-3

I have the following code fragment and am experimenting with features of the new Kepler Architecture. The kernel is called several times in a loop with fixed NUM_ITERATIONS. Do you think shifting the loop into a parent kernel would help i.e., is the kernel overhead lesser when invoked from the GPU as compared to the CPU?

Would it be possible to use Dynamic Parallelism to increase performance of the algorithm below? If so, could you suggest a similar use case for dynamic parallelism that would help me implement it in my own program?

for (i = 0; i < NUM_ITERATIONS; i++)
{
    kernelGPU<<<gridSize, blkSize>>>(
        d_a,
        d_b,
        d_c,
        d_d,
        d_e,
        R,
        V,
        N
    );
}
  • I tested the same kind of problem with a MonteCarlo algorithm and it didn't change anything.
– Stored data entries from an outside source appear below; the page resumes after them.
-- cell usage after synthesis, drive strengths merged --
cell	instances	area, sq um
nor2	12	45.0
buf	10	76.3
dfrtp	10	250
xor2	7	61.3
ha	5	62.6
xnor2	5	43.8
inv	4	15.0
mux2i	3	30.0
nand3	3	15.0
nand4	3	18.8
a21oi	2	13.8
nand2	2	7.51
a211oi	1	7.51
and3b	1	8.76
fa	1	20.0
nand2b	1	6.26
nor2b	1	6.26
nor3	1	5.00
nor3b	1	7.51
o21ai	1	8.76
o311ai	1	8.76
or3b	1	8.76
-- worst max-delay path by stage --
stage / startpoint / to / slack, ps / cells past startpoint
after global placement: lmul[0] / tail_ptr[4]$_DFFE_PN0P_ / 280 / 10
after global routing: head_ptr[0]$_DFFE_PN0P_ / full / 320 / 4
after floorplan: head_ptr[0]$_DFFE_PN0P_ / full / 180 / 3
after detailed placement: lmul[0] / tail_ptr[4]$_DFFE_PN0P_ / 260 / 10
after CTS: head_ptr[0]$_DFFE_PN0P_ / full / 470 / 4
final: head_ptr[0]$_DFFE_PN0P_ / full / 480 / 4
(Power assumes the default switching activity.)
===== src/flat_wrapper.sv =====
// flat-port wrapper written by rule: the top's interface ports become plain ports
module entry_locator_flat import vrob_pkg::*;
  (res_woffset, res_index, res_vd, res_sew, res_vl, res_final_index, res_final_vd, res_data_offset, res_wen_offset, res_completes);
  vrob_result_if res_i ();
  input wire logic [$bits(res_i.woffset)-1:0] res_woffset;
  input wire logic [$bits(res_i.index)-1:0] res_index;
  input wire logic [$bits(res_i.vd)-1:0] res_vd;
  input wire logic [$bits(res_i.sew)-1:0] res_sew;
  input wire logic [$bits(res_i.vl)-1:0] res_vl;
  output wire logic [$bits(res_i.final_index)-1:0] res_final_index;
  output wire logic [$bits(res_i.final_vd)-1:0] res_final_vd;
  output wire logic [$bits(res_i.data_offset)-1:0] res_data_offset;
  output wire logic [$bits(res_i.wen_offset)-1:0] res_wen_offset;
  output wire logic [$bits(res_i.completes)-1:0] res_completes;
  assign res_i.woffset = res_woffset;
  assign res_i.index = res_index;
  assign res_i.vd = res_vd;
  assign res_i.sew = res_sew;
  assign res_i.vl = res_vl;
  assign res_final_index = res_i.final_index;
  assign res_final_vd = res_i.final_vd;
  assign res_data_offset = res_i.data_offset;
  assign res_wen_offset = res_i.wen_offset;
  assign res_completes = res_i.completes;
  entry_locator u_core (.res(res_i));
endmodule
File: src/rtl/req_spill_reg.sv
// ############################
// Request spill register
// One-entry buffer between the
// core q channel and the strobe
// handler, holds its payload
// under back-pressure
// ############################

`timescale 1ns/1ps

module req_spill_reg (
	input  logic                              clk_i,
	input  logic                              rst_n_i,
	input  logic                              s_q_valid_i,
	input  logic [mem_cfg_pkg::AddrWidth-1:0] s_q_addr_i,
	input  logic                              s_q_write_i,
	input  logic [mem_cfg_pkg::DataWidth-1:0] s_q_data_i,
	input  logic [mem_cfg_pkg::StrbWidth-1:0] s_q_strb_i,
	input  logic [mem_cfg_pkg::UserWidth-1:0] s_q_user_i,
	output logic                              s_q_ready_o,
	output logic                              m_q_valid_o,
	output logic [mem_cfg_pkg::AddrWidth-1:0] m_q_addr_o,
	output logic                              m_q_write_o,
	output logic [mem_cfg_pkg::DataWidth-1:0] m_q_data_o,
	output logic [mem_cfg_pkg::StrbWidth-1:0] m_q_strb_o,
	output logic [mem_cfg_pkg::UserWidth-1:0] m_q_user_o,
	input  logic                              m_q_ready_i
);

	logic full_q;
	logic load;

	// Accept when empty or when the held entry leaves this cycle
	assign s_q_ready_o = !full_q || m_q_ready_i;
	assign load        = s_q_valid_i && s_q_ready_o;

	// Occupancy flag
	always_ff @(posedge clk_i or negedge rst_n_i) begin
		if (!rst_n_i) begin
			full_q <= 1'b0;
		end else if (s_q_ready_o) begin
			// Refilled by a new request or drained to the handler
			full_q <= s_q_valid_i;
		end
	end

	// Payload only changes on a new accept
	always_ff @(posedge clk_i) begin
		if (load) begin
			m_q_addr_o  <= s_q_addr_i;
			m_q_write_o <= s_q_write_i;
			m_q_data_o  <= s_q_data_i;
			m_q_strb_o  <= s_q_strb_i;
			m_q_user_o  <= s_q_user_i;
		end
	end

	assign m_q_valid_o = full_q;

	// Stalled entry keeps valid and payload, the handler tag match depends on it
	a_stable_payload : assert property (@(posedge clk_i) disable iff (!rst_n_i)
		(m_q_valid_o && !m_q_ready_i) |=> (m_q_valid_o && $stable({m_q_addr_o, m_q_write_o,
		m_q_data_o, m_q_strb_o, m_q_user_o})))
		else $error("spill register payload changed while stalled");

endmodule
If you are not changing data, I mean copying from Host to Device or Device to Host. It won't make any difference. You can try to put your loop in a parent kernel but it won't change anything. Further if you are kernel take some times at least more than few milliseconds, you won't gain performance. – user2076694 Apr 10 '14 at 22:14
  • Yup you are correct. I actually implemented by putting the loop in the parent kernel and using DP but the performance became much worse (around 50% slower). – Kanishk Kanoria Apr 12 '14 at 12:57
  • I guess that shows that DP is not suited to such a structure and the overhead of the kernel call exists irrespective of whether it is invoked from the host or from the device itself – Kanishk Kanoria Apr 12 '14 at 12:58

1 Answers1

1

I actually implemented by putting the loop in the parent kernel and using DP but the performance became much worse (around 50% slower).